**TASK TO COMPLETE**
Reproduce the entries below exactly, but only from the line containing "blk_free & noc_tx_rdy;" to the line containing "ns (-0.512 ns)", inclusive.

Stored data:
----
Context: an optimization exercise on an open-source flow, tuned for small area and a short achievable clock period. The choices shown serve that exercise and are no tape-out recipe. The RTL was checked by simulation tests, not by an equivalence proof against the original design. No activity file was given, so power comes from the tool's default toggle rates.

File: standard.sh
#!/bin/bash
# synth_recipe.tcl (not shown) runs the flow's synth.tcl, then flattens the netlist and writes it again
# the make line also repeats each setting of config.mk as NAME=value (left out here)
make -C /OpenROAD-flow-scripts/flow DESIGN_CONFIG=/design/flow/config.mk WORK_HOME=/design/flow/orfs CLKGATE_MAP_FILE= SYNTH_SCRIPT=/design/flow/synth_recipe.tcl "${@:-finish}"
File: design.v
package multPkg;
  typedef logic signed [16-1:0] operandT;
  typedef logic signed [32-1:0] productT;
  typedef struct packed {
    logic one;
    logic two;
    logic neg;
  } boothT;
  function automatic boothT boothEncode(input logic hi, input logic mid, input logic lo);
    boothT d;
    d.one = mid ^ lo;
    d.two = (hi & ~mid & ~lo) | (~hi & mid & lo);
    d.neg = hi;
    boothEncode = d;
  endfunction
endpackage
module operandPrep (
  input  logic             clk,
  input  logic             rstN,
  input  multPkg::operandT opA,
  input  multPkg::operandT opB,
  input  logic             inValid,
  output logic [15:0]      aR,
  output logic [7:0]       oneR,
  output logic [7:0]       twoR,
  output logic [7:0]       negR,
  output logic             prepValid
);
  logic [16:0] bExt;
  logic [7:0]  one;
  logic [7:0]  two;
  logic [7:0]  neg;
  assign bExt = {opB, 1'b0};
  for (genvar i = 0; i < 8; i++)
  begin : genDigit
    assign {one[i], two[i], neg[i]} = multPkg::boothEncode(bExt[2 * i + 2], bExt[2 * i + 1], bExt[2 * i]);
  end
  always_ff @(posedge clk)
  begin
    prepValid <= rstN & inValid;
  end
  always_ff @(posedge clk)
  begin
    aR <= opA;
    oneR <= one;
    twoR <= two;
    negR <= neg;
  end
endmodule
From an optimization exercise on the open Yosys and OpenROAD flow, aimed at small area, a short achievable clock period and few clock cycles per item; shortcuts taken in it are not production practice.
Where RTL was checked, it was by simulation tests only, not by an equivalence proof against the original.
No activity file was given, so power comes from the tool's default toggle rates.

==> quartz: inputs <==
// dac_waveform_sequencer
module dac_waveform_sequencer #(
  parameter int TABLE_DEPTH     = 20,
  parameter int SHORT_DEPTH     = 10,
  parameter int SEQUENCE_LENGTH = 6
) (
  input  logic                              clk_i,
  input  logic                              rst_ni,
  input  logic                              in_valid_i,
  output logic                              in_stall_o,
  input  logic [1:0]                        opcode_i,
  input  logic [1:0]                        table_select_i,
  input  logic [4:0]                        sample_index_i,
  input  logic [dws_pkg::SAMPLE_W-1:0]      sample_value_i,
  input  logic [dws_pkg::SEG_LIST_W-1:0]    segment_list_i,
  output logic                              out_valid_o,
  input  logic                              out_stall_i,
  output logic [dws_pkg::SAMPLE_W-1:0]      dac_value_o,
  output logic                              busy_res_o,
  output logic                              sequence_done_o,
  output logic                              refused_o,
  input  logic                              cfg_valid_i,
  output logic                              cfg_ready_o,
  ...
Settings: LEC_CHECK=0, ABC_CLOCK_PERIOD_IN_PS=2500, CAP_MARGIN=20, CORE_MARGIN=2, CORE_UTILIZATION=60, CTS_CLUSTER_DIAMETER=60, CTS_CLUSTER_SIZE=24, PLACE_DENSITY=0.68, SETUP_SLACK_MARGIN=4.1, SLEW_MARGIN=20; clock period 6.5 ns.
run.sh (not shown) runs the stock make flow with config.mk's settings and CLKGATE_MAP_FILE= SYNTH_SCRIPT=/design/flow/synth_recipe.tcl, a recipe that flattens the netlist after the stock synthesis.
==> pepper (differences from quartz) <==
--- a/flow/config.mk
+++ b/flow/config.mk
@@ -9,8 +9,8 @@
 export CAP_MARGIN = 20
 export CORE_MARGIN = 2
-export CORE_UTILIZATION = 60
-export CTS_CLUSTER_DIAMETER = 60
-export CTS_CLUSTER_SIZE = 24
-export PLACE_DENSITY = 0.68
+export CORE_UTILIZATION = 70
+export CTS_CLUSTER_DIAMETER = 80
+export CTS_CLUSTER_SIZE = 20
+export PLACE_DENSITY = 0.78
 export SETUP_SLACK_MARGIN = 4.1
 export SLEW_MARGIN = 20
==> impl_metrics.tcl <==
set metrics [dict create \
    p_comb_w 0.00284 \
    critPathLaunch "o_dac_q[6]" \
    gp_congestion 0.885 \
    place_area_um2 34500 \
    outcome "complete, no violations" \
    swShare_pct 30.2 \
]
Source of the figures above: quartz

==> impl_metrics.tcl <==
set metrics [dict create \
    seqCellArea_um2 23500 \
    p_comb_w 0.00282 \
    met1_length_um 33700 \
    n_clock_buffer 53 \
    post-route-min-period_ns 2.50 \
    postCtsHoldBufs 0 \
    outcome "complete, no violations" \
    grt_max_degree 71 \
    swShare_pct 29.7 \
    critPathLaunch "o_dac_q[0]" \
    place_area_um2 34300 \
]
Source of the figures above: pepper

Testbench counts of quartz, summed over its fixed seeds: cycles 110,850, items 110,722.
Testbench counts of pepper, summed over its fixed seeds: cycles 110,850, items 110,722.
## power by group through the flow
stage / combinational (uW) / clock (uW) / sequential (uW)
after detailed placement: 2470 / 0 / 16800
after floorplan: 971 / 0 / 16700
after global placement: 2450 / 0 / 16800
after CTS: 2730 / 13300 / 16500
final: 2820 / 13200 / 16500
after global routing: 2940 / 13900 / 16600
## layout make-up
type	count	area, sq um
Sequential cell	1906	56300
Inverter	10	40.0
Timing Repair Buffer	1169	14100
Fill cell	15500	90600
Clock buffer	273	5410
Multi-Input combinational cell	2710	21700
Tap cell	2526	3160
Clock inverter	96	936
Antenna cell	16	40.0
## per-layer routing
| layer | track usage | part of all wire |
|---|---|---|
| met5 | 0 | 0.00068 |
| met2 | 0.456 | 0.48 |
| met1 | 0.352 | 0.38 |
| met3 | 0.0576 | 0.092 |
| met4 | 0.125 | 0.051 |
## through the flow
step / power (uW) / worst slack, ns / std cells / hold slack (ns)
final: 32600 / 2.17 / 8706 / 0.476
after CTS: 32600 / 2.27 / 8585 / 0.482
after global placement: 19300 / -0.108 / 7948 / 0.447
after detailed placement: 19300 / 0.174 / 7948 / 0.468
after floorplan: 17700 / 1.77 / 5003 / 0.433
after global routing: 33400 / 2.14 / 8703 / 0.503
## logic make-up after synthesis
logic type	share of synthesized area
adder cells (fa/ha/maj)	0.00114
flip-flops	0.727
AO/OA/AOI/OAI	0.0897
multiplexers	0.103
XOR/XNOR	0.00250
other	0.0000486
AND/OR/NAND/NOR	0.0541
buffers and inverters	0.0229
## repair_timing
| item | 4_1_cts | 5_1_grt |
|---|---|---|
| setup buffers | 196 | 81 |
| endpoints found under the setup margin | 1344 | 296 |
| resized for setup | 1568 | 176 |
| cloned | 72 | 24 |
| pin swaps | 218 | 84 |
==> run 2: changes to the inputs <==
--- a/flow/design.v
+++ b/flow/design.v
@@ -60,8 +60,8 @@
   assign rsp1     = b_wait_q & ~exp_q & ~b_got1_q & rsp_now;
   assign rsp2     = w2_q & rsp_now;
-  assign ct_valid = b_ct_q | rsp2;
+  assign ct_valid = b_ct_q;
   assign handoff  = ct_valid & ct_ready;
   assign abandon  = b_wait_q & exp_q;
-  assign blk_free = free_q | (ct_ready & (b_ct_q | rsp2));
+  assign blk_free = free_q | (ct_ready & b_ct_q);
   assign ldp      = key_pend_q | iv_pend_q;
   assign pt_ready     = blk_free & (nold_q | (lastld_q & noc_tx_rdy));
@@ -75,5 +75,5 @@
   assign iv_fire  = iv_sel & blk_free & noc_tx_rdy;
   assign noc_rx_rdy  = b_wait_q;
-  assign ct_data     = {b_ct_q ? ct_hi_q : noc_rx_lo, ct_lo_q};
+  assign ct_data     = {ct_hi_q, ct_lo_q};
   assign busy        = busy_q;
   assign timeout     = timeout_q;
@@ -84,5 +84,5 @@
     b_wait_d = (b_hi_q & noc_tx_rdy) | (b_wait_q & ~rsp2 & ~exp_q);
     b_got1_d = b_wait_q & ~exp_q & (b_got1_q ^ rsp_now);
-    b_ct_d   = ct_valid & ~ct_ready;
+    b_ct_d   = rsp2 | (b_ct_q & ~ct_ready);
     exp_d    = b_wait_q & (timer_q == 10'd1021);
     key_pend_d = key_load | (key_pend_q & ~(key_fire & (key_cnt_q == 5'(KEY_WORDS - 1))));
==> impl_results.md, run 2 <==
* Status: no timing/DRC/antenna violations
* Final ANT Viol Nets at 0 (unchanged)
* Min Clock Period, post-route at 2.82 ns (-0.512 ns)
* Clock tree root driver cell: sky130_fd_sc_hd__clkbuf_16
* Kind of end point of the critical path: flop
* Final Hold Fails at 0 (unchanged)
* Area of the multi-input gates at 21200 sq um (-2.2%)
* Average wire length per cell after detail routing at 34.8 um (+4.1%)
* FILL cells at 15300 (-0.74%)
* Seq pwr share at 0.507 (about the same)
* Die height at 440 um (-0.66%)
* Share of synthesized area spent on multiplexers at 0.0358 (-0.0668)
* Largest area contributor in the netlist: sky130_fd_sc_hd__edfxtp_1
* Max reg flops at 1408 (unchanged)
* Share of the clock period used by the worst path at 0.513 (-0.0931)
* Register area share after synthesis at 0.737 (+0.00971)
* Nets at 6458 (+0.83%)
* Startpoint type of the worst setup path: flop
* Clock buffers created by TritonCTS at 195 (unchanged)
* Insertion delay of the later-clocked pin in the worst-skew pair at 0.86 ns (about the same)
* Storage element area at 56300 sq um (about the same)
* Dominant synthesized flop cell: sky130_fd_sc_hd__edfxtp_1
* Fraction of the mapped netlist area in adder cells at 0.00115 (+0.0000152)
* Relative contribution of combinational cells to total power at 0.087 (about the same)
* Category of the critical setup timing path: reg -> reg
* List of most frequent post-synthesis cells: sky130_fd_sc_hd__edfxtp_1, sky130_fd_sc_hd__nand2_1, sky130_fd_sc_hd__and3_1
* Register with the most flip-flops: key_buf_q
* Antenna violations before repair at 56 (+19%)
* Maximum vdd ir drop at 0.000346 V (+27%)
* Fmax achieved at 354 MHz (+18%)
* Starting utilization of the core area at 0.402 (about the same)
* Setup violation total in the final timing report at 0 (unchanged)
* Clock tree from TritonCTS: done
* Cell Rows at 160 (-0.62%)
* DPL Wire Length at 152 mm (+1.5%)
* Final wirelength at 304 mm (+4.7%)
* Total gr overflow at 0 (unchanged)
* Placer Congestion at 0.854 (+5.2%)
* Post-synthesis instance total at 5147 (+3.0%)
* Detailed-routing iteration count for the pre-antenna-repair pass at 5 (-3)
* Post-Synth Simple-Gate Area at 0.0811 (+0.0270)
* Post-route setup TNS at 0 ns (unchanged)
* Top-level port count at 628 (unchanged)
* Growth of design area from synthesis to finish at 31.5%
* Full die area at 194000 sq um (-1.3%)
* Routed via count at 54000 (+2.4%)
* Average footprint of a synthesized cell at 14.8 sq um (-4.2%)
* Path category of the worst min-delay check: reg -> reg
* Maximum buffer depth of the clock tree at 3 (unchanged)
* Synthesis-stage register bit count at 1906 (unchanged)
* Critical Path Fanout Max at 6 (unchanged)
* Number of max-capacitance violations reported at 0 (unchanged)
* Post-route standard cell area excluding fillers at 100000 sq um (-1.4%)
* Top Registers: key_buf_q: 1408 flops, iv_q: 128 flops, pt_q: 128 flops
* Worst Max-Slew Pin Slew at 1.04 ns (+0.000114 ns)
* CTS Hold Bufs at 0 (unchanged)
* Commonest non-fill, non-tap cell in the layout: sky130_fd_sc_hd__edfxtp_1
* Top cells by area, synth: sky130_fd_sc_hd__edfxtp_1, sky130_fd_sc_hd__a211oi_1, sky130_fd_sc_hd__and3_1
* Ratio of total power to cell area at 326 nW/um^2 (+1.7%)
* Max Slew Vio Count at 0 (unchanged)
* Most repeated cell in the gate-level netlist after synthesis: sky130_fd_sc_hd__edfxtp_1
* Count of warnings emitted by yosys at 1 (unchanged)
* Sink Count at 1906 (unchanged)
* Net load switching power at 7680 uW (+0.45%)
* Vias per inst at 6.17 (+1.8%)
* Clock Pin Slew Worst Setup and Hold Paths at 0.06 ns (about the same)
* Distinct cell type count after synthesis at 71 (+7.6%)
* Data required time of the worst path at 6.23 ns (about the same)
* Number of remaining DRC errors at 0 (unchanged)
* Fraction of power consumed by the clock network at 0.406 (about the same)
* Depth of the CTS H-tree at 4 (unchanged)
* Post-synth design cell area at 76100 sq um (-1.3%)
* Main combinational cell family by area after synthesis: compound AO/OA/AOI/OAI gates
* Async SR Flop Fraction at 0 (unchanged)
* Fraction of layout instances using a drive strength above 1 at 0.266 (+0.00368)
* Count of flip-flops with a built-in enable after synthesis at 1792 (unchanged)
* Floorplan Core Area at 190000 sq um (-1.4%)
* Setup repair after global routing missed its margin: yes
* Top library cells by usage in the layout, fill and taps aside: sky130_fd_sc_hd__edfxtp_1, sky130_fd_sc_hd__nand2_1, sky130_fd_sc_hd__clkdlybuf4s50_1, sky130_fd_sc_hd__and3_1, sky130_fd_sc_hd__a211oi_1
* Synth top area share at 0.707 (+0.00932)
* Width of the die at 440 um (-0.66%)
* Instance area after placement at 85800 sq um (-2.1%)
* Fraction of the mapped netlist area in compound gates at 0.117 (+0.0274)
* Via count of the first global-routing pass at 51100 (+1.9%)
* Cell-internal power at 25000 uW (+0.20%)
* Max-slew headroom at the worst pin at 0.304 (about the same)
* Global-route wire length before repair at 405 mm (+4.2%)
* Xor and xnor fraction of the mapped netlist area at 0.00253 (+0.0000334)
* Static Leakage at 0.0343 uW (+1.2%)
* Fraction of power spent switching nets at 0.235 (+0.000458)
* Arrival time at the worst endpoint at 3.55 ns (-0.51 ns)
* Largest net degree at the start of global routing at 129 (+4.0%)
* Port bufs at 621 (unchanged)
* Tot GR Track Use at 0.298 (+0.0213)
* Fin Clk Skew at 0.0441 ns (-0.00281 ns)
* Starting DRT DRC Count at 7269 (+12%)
----
**THE ANSWER**
   assign iv_fire  = iv_sel & blk_free & noc_tx_rdy;
   assign noc_rx_rdy  = b_wait_q;
-  assign ct_data     = {b_ct_q ? ct_hi_q : noc_rx_lo, ct_lo_q};
+  assign ct_data     = {ct_hi_q, ct_lo_q};
   assign busy        = busy_q;
   assign timeout     = timeout_q;
@@ -84,5 +84,5 @@
     b_wait_d = (b_hi_q & noc_tx_rdy) | (b_wait_q & ~rsp2 & ~exp_q);
     b_got1_d = b_wait_q & ~exp_q & (b_got1_q ^ rsp_now);
-    b_ct_d   = ct_valid & ~ct_ready;
+    b_ct_d   = rsp2 | (b_ct_q & ~ct_ready);
     exp_d    = b_wait_q & (timer_q == 10'd1021);
     key_pend_d = key_load | (key_pend_q & ~(key_fire & (key_cnt_q == 5'(KEY_WORDS - 1))));
==> impl_results.md, run 2 <==
* Status: no timing/DRC/antenna violations
* Final ANT Viol Nets at 0 (unchanged)
* Min Clock Period, post-route at 2.82 ns (-0.512 ns)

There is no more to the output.